Repeat nothing but the lines below running from the one containing "input [31:0] w, output" to the one containing "# standard ORFS". Keep both end lines.
╔══
Background: an optimization exercise with open tools, aiming at small area. Do not read the settings as production practice.
In this exercise RTL edits were held to simulation tests only and were not proved equivalent to the original.
The clock input has no modelled driver; a real chip could not lean on it and would need a root buffer or a full tree.
Power and IR drop assume default switching activity.

Setup of run 1:
==> flow/design.v <==
module timer_top (
	input  wire        sys_clk      ,
	input  wire        sys_rst_n    ,
	input  wire        tim_psel     ,
	input  wire        tim_pwrite   ,
	input  wire        tim_penable  ,
	input  wire [11:0] tim_paddr    ,
	input  wire [31:0] tim_pwdata   ,
	input  wire [3:0]  tim_pstrb    ,
	output wire        tim_pready   ,
	input  wire        dbg_mode     ,
	output wire [31:0] tim_prdata   ,
	output wire        tim_pslverr  ,
	output wire        tim_int
);
reg        pready_r;
reg [63:0] cnt;
reg [63:0] tcmpi;                 
wire [63:0] tcmp = ~tcmpi;
reg        ten, den;           
reg [3:0]  dval;               
reg        ten_d;              
reg        tier;
reg        tisr;
reg        hreq, hack;         
reg [7:0]  pc;                 
wire acc  = tim_psel & tim_penable;
wire wr   = acc & tim_pwrite;
wire rd   = acc & ~tim_pwrite;
wire abase = ~|tim_paddr[11:5] & ~|tim_paddr[1:0];
wire [7:0] sel;
assign sel[0] = abase & (tim_paddr[4:2] == 3'd0);
assign sel[1] = abase & (tim_paddr[4:2] == 3'd1);
assign sel[2] = abase & (tim_paddr[4:2] == 3'd2);
assign sel[3] = abase & (tim_paddr[4:2] == 3'd3);
assign sel[4] = abase & (tim_paddr[4:2] == 3'd4);
assign sel[5] = abase & (tim_paddr[4:2] == 3'd5);
assign sel[6] = abase & (tim_paddr[4:2] == 3'd6);
assign sel[7] = abase & (tim_paddr[4:2] == 3'd7);
assign tim_pready = (tim_psel | tim_penable) & pready_r;
wire ctrl  = wr & sel[0];
wire wb0   = ctrl & tim_pstrb[0];
wire wb1   = ctrl & tim_pstrb[1];
wire [3:0] wdv = tim_pwdata[11:8];
wire dv_big = wdv[3] & |wdv[2:0];
wire err   = (wb1 & dv_big)
           | (ten & wb1 & (wdv != dval))
           | (ten & wb0 & (tim_pwdata[1] != den));
assign tim_pslverr = err;
wire ten_c  = (wb0 & ~err) ? tim_pwdata[0] : ten;
wire den_c  = (wb0 & ~err) ? tim_pwdata[1] : den;
wire [3:0] dval_c = (wb1 & ~err) ? wdv : dval;
wire hreq_c = (wr & sel[7] & tim_pstrb[0]) ? tim_pwdata[0] : hreq;
wire halt   = dbg_mode & hreq_c;
function [7:0] divmask;
	input [3:0] v;
	integer i;
	begin
		for (i = 0; i < 8; i = i + 1) divmask[i] = (v > i);
	end
endfunction
wire wdv_ok = wb1 & ~err;            
wire pc_hit = (pc == divmask(dval_c));
wire dz     = ~|dval_c;
wire pc_rst = pc_hit | ~ten_c | ~den_c;
wire [7:0] pc_n = halt ? pc : pc_rst ? 8'h0 : pc + 8'd1;
wire cnt_en = ten_c & ~halt & (~den_c | dz | pc_hit);
wire clr = ~ten & ten_d;
wire [15:0] nib;
wire [16:0] blw;                     
assign blw[0] = 1'b1;
genvar g;
generate for (g = 0; g < 16; g = g + 1) begin : gn
	assign nib[g] = &cnt[g*4 +: 4];
	assign blw[g+1] = blw[g] & nib[g];
end endgenerate
wire [63:0] cy;
generate for (g = 0; g < 64; g = g + 1) begin : gc
	if (g % 4 == 0) begin : h
		assign cy[g] = cnt_en & blw[g/4];
	end else begin : r
		assign cy[g] = cy[g-1] & cnt[g-1];
	end
end endgenerate
wire [63:0] inc = cnt ^ cy;
wire [7:0] wcb;
assign wcb[3:0] = {4{wr & sel[1]}} & tim_pstrb;
assign wcb[7:4] = {4{wr & sel[2]}} & tim_pstrb;
wire [63:0] cnt_n;
generate for (g = 0; g < 8; g = g + 1) begin : gb
	assign cnt_n[g*8 +: 8] = wcb[g] ? tim_pwdata[(g%4)*8 +: 8] :
	                         clr    ? 8'h0 : inc[g*8 +: 8];
end endgenerate
wire [7:0] wtb;
assign wtb[3:0] = {4{wr & sel[3]}} & tim_pstrb;
assign wtb[7:4] = {4{wr & sel[4]}} & tim_pstrb;
wire [63:0] tcmpi_n;
generate for (g = 0; g < 8; g = g + 1) begin : gt
	assign tcmpi_n[g*8 +: 8] = wtb[g] ? ~tim_pwdata[(g%4)*8 +: 8] : tcmpi[g*8 +: 8];
end endgenerate
wire tier_c = (wr & sel[5] & tim_pstrb[0]) ? tim_pwdata[0] : tier;
wire iclr   = wr & sel[6] & tim_pstrb[0] & tim_pwdata[0];
wire iset   = (cnt == tcmp);
wire ist    = tisr ? ~iclr : iset;
assign tim_int = tier_c & ist;
wire [7:0] rs = sel & {8{rd}};
assign tim_prdata =
	  ({32{rs[1]}} & cnt[31:0])
	| ({32{rs[2]}} & cnt[63:32])
	| ({32{rs[3]}} & tcmp[31:0])
	| ({32{rs[4]}} & tcmp[63:32])
	| {20'd0, {4{rs[0]}} & dval, 6'd0,
	   (rs[0] & den) | (rs[7] & hack),
	   (rs[0] & ten) | (rs[5] & tier) | (rs[6] & tisr) | (rs[7] & hreq)};
always @(posedge sys_clk or negedge sys_rst_n) begin
	if (!sys_rst_n) begin
		pready_r <= 1'b0;
		cnt      <= 64'd0;
		tcmpi    <= 64'd0;
		ten      <= 1'b0;
		den      <= 1'b0;
		dval     <= 4'd1;
		ten_d    <= 1'b0;
		tier     <= 1'b0;
		tisr     <= 1'b0;
		hreq     <= 1'b0;
		hack     <= 1'b0;
		pc       <= 8'd0;
	end else begin
		pready_r <= acc;
		cnt      <= cnt_n;
		tcmpi    <= tcmpi_n;
		ten      <= ten_c;
		den      <= den_c;
		dval     <= dval_c;
		ten_d    <= ten;
		tier     <= tier_c;
		tisr     <= ist;
		hreq     <= hreq_c;
		hack     <= halt;
		pc       <= pc_n;
	end
end
endmodule
Background: an optimization exercise with open tools, aiming at small area and a short achievable clock period. Do not read the settings as production practice. The RTL was checked by simulation tests, not by an equivalence proof against the original design. No activity file was given, so power comes from the tool's default toggle rates.

### flow/config.mk
export PLATFORM = sky130hd
export DESIGN_NAME = systolic_top
export DESIGN_NICKNAME = systolic_top
export VERILOG_FILES = /design/flow/design.v
export SDC_FILE = /design/flow/constraint.sdc
export NUM_CORES = 4
export LEC_CHECK = 0
export CAP_MARGIN = 20
export CORE_MARGIN = 2
export CORE_UTILIZATION = 40
export CTS_BUF_LIST = sky130_fd_sc_hd__clkbuf_8
export CTS_CLUSTER_DIAMETER = 60
export CTS_CLUSTER_SIZE = 16
export SETUP_SLACK_MARGIN = 5
export SLEW_MARGIN = 20
### flow/constraint.sdc
create_clock -name core_clock -period 10.0 [get_ports {i_clk}]
set_input_delay 2.0000 -clock core_clock [delete_from_list [all_inputs] [get_ports {i_clk}]]
set_output_delay 2.0000 -clock core_clock [all_outputs]
set_load 0.01 [all_outputs]
### flow/design.v
module fa (
    input  logic a, b, c,
    output logic s, co
);
    assign s  = a ^ b ^ c;
    assign co = (a & b) | (a & c) | (b & c);
endmodule
module ha (
    input  logic a, b,
    output logic s, co
);
    assign s  = a ^ b;
    assign co = a & b;
endmodule
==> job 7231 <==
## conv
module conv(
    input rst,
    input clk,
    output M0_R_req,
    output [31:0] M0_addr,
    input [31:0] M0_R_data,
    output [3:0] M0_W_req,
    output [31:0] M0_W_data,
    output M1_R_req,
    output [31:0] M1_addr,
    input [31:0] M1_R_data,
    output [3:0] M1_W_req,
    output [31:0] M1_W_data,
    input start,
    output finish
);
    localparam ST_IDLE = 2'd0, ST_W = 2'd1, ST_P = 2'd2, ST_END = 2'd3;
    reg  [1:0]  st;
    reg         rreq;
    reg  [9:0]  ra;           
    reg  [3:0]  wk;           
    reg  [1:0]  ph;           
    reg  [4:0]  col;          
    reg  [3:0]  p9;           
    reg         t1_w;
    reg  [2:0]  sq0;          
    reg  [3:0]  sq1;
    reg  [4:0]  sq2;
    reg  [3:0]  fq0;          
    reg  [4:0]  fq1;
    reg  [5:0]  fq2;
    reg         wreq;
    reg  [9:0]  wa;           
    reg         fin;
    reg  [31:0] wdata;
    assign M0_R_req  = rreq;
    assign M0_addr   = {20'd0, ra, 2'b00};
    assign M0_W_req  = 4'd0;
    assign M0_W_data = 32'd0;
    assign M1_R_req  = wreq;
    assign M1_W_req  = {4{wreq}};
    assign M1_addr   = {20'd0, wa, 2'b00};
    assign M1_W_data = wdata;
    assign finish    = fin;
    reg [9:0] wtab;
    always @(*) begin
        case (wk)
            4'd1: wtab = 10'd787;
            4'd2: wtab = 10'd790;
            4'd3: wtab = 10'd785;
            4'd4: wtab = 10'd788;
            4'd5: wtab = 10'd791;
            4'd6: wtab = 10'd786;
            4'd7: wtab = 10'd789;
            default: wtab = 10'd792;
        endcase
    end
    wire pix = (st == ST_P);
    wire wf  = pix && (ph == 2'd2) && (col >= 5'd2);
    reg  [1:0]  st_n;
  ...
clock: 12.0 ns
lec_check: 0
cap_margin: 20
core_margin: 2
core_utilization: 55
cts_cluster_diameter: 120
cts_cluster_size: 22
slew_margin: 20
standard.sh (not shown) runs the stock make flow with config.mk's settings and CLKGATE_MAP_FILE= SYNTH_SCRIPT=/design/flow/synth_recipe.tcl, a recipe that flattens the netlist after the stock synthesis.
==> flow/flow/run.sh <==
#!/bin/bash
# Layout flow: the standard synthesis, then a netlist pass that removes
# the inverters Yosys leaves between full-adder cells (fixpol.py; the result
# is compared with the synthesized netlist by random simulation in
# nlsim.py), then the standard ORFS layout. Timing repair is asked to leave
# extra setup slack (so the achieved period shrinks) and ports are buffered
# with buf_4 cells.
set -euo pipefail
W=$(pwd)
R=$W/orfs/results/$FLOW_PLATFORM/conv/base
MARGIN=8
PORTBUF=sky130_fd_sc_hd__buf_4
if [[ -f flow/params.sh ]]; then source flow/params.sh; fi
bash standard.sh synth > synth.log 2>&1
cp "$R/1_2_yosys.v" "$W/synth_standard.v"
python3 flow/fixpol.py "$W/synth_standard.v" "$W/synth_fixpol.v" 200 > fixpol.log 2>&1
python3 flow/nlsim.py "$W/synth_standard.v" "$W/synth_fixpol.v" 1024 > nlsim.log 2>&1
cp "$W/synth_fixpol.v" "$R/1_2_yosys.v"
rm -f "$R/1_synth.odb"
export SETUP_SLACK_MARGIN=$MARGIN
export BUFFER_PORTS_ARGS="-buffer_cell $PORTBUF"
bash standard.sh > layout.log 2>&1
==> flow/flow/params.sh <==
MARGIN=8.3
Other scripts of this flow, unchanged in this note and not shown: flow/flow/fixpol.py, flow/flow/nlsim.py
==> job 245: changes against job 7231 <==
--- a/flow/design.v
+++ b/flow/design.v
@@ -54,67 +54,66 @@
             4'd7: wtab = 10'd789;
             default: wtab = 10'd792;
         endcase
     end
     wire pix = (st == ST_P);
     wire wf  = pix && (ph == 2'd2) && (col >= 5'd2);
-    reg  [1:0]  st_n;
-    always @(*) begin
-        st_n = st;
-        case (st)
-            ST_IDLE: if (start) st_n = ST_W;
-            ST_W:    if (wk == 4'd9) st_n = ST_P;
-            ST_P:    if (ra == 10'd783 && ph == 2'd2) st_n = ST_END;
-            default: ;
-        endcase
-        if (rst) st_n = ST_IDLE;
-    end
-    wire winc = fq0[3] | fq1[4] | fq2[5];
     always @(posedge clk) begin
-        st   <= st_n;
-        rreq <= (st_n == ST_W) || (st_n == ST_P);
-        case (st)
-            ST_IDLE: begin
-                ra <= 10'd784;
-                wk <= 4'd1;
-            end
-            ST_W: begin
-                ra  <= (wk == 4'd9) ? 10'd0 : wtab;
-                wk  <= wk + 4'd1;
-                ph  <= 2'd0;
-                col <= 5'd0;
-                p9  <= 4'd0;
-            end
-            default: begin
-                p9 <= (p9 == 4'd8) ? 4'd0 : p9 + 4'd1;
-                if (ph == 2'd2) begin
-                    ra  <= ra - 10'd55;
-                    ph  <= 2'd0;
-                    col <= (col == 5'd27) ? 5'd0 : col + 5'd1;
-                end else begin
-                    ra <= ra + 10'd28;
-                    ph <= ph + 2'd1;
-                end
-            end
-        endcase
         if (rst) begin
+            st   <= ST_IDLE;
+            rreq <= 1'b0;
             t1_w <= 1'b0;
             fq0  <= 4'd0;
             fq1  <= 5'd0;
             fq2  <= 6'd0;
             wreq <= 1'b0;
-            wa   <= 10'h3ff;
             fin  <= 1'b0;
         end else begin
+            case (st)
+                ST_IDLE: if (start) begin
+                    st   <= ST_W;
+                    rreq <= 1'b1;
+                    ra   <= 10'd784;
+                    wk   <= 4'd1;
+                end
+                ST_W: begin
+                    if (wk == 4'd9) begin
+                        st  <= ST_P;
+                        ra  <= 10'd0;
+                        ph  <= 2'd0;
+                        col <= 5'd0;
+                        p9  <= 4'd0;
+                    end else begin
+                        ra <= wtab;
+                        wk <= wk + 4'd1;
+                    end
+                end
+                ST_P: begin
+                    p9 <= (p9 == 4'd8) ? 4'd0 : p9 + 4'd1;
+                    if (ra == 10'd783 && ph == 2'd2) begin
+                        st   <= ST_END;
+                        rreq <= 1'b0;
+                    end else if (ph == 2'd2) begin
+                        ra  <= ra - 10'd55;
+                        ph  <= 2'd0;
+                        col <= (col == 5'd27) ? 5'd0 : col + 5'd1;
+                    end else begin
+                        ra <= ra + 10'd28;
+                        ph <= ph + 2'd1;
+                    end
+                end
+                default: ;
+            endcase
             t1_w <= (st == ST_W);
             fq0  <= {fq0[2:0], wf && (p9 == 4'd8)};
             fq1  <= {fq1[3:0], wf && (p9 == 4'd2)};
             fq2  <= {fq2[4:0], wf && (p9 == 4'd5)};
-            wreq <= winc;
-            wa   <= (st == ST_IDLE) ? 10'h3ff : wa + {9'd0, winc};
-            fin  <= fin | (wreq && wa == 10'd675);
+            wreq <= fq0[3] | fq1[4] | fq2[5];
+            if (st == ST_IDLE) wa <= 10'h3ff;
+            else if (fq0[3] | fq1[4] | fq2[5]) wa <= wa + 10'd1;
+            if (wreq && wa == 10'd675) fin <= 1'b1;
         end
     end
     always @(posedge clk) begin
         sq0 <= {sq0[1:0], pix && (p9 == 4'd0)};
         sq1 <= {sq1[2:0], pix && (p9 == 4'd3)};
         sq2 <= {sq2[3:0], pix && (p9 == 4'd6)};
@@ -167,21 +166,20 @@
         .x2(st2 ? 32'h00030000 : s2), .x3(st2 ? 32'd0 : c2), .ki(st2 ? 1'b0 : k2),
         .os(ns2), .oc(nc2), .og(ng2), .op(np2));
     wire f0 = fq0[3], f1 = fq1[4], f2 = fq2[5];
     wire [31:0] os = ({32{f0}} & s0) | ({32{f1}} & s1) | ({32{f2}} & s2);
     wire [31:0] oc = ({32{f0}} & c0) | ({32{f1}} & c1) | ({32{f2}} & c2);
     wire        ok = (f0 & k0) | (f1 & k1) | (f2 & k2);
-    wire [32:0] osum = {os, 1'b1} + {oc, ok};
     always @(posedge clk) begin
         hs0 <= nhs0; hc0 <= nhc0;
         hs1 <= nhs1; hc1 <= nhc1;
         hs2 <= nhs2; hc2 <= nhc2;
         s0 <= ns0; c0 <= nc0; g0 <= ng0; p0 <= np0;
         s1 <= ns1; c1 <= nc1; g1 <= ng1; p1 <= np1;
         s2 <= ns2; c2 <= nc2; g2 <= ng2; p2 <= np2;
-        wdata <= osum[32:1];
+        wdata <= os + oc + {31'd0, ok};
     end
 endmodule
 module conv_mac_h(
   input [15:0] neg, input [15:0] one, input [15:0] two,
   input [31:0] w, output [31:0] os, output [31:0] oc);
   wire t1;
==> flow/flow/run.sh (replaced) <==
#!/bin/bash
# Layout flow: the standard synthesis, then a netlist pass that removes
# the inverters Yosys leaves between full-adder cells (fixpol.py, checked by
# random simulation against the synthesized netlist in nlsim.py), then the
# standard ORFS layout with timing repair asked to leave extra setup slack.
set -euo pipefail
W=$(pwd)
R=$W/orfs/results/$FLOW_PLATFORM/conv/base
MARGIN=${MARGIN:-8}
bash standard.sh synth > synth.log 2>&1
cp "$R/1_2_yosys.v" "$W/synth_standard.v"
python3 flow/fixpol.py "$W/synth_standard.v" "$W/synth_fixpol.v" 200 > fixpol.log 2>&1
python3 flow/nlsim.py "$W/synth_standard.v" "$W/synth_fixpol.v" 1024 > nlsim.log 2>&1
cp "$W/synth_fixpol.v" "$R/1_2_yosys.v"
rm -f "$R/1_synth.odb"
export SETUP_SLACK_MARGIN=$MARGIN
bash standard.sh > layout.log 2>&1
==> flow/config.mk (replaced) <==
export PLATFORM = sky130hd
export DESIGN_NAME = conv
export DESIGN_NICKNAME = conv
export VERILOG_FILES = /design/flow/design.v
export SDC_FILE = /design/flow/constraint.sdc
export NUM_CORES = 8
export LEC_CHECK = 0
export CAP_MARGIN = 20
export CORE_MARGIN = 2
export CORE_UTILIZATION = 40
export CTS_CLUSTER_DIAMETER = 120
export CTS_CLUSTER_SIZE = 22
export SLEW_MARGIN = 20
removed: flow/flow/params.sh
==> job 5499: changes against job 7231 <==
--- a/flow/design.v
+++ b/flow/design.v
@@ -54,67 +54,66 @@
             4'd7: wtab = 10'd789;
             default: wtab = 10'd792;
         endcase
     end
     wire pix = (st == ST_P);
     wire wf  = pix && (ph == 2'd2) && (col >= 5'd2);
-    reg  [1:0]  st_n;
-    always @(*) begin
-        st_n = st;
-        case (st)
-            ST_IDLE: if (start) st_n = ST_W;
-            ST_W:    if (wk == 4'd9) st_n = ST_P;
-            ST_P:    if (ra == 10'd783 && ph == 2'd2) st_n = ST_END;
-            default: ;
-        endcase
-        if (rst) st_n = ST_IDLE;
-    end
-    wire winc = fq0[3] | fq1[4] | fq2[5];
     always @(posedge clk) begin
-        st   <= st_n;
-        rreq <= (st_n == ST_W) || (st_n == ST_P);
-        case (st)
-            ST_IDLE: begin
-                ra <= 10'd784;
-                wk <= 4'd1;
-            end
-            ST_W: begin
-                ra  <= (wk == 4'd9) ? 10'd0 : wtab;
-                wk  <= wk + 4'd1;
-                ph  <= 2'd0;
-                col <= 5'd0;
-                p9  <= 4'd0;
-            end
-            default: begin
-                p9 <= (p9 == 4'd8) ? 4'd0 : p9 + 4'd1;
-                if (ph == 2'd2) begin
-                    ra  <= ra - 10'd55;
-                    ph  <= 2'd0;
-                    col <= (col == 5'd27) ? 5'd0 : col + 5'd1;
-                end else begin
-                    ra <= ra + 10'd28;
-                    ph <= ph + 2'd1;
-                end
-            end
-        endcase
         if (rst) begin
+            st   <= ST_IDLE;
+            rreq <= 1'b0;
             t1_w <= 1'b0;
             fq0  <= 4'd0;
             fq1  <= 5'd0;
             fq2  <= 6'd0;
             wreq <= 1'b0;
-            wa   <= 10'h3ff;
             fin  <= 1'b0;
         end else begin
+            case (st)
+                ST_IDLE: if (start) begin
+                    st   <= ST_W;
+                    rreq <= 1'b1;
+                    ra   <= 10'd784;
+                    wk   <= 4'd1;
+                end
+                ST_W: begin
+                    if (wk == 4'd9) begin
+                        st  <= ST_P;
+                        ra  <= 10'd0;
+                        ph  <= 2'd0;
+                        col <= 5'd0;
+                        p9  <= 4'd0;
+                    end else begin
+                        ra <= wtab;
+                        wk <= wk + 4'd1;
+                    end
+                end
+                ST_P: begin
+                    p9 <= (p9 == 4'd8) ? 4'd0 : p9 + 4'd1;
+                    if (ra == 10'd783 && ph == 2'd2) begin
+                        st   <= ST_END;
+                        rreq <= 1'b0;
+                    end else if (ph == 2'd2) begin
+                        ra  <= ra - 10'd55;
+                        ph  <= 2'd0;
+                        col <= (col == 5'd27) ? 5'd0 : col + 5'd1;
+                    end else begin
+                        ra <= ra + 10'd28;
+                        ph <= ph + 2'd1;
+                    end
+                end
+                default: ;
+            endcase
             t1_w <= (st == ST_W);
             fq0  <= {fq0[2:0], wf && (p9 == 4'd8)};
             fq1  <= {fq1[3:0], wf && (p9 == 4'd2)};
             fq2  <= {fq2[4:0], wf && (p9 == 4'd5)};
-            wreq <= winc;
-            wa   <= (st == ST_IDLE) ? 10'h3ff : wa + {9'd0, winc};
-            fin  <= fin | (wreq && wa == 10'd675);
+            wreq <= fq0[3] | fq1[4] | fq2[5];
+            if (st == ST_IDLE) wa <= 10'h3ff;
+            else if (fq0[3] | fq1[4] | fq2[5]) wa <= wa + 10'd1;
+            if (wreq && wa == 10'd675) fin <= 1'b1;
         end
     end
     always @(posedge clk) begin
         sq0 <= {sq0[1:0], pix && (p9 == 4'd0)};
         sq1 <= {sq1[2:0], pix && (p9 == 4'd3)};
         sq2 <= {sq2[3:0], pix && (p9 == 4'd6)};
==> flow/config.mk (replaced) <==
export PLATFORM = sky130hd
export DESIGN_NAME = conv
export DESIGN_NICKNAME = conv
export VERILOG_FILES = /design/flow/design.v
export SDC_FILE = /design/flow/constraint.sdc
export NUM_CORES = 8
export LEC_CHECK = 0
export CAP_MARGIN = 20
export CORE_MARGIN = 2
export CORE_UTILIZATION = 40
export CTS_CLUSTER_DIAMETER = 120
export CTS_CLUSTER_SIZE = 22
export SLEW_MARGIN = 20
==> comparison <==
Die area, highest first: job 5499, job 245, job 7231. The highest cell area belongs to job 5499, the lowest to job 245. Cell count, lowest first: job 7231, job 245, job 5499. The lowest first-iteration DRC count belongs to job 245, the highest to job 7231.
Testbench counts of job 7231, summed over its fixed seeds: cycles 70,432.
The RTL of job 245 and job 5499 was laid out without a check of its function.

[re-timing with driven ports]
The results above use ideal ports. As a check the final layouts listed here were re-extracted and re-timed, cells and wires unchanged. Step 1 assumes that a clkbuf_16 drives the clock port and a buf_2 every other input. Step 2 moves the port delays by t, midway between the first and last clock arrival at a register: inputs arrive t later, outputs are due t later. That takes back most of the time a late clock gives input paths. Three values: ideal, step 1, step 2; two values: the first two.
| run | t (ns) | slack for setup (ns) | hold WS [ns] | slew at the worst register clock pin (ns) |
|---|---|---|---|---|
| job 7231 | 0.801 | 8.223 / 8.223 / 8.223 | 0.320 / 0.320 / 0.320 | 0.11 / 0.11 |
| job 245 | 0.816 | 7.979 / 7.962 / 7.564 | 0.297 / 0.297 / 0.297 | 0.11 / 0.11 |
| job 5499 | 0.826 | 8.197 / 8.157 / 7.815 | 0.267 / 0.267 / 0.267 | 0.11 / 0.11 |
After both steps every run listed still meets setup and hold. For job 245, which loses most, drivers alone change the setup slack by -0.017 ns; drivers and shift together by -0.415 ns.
This design comes from an exercise in tuning for small area and a short achievable clock period on the open sky130 flow, not from production work. Function was checked by simulation only, so behaviour that the tests miss may differ from the original. No activity file was given, so power comes from the tool's default toggle rates.

File: design/flow/design.v
module func_unit(
  input [3:0]  FS,
  input [4:0]  SH,
  input [31:0] A,
  input [31:0] B,
  output reg V,
  output reg C,
  output reg N,
  output reg Z,
  output reg [31:0] F
);
  parameter T_A    = 4'b0000,
            A_A1   = 4'b0001,
            A_AB   = 4'b0010,
            A_AB1  = 4'b0011,
            A_ANB  = 4'b0100,
            A_ANB1 = 4'b0101,
            S_A1   = 4'b0110,
            T_A2   = 4'b0111,
            LAND   = 4'b1000,
            LOR    = 4'b1001,
            LXOR   = 4'b1010,
            T_NA   = 4'b1011,
            T_B    = 4'b1100,
            LSR    = 4'b1101,
            LSL    = 4'b1110,
            ONE    = 32'h0000_0001,
            NONE   = 32'hFFFF_FFFF;
  reg [31:0] NA;
  reg [31:0] NB;
  function overflow;
    input M_A, M_B, M_F;
    begin
      overflow = (M_A != M_B) | (M_A == M_F) ? 1'b0 : 1'b1; 
    end
  endfunction
  always @(*) begin
    V = 0;
    C = 0;
    F = 0;
    NA = ~A;  
    NB = ~B;
    case(FS)
      T_A    : begin
                 F = A;
               end
      A_A1   : begin
                 {C, F} = A + ONE; 
                 V = overflow(A[31], 1'b0, F[31]);
               end
      A_AB   : begin 
                 {C, F} = A + B;
                 V = overflow(A[31], B[31], F[31]);
               end
      A_AB1  : begin
                 {C, F} = A + B + ONE;
                 V = overflow(A[31], (B + ONE) >> 31, F[31]);
               end
      A_ANB  : begin
                 {C, F} = A + NB;
                 V = overflow(A[31], NB[31], F[31]);
               end
      A_ANB1 : begin
                 {C, F} = A + NB + 1;
                 V = overflow(A[31], (NB + ONE) >> 31, F[31]);
               end
      S_A1   : begin
                 {C, F} = A + NONE;
                 V = overflow(A[31], 1'b1, F[31]);
               end
      T_A2   : begin 
                 F = A;
               end
      LAND   : begin
                 F = A & B;
               end
      LOR    : begin
                 F = A | B;
               end
      LXOR   : begin
                 F = A ^ B;
               end
      T_NA   : begin
                 F = NA;
               end
      T_B    : begin
                 F = B;
               end
      LSR    : begin
                 F = B >> SH;
               end
      LSL    : begin
                 F = B << SH;
               end
    endcase
    Z = F ? 0 : 1;
    N = F[31];
  end
endmodule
╚══
▶ FINAL ANSWER
   input [31:0] w, output [31:0] os, output [31:0] oc);
   wire t1;
==> flow/flow/run.sh (replaced) <==
#!/bin/bash
# Layout flow: the standard synthesis, then a netlist pass that removes
# the inverters Yosys leaves between full-adder cells (fixpol.py, checked by
# random simulation against the synthesized netlist in nlsim.py), then the
# standard ORFS layout with timing repair asked to leave extra setup slack.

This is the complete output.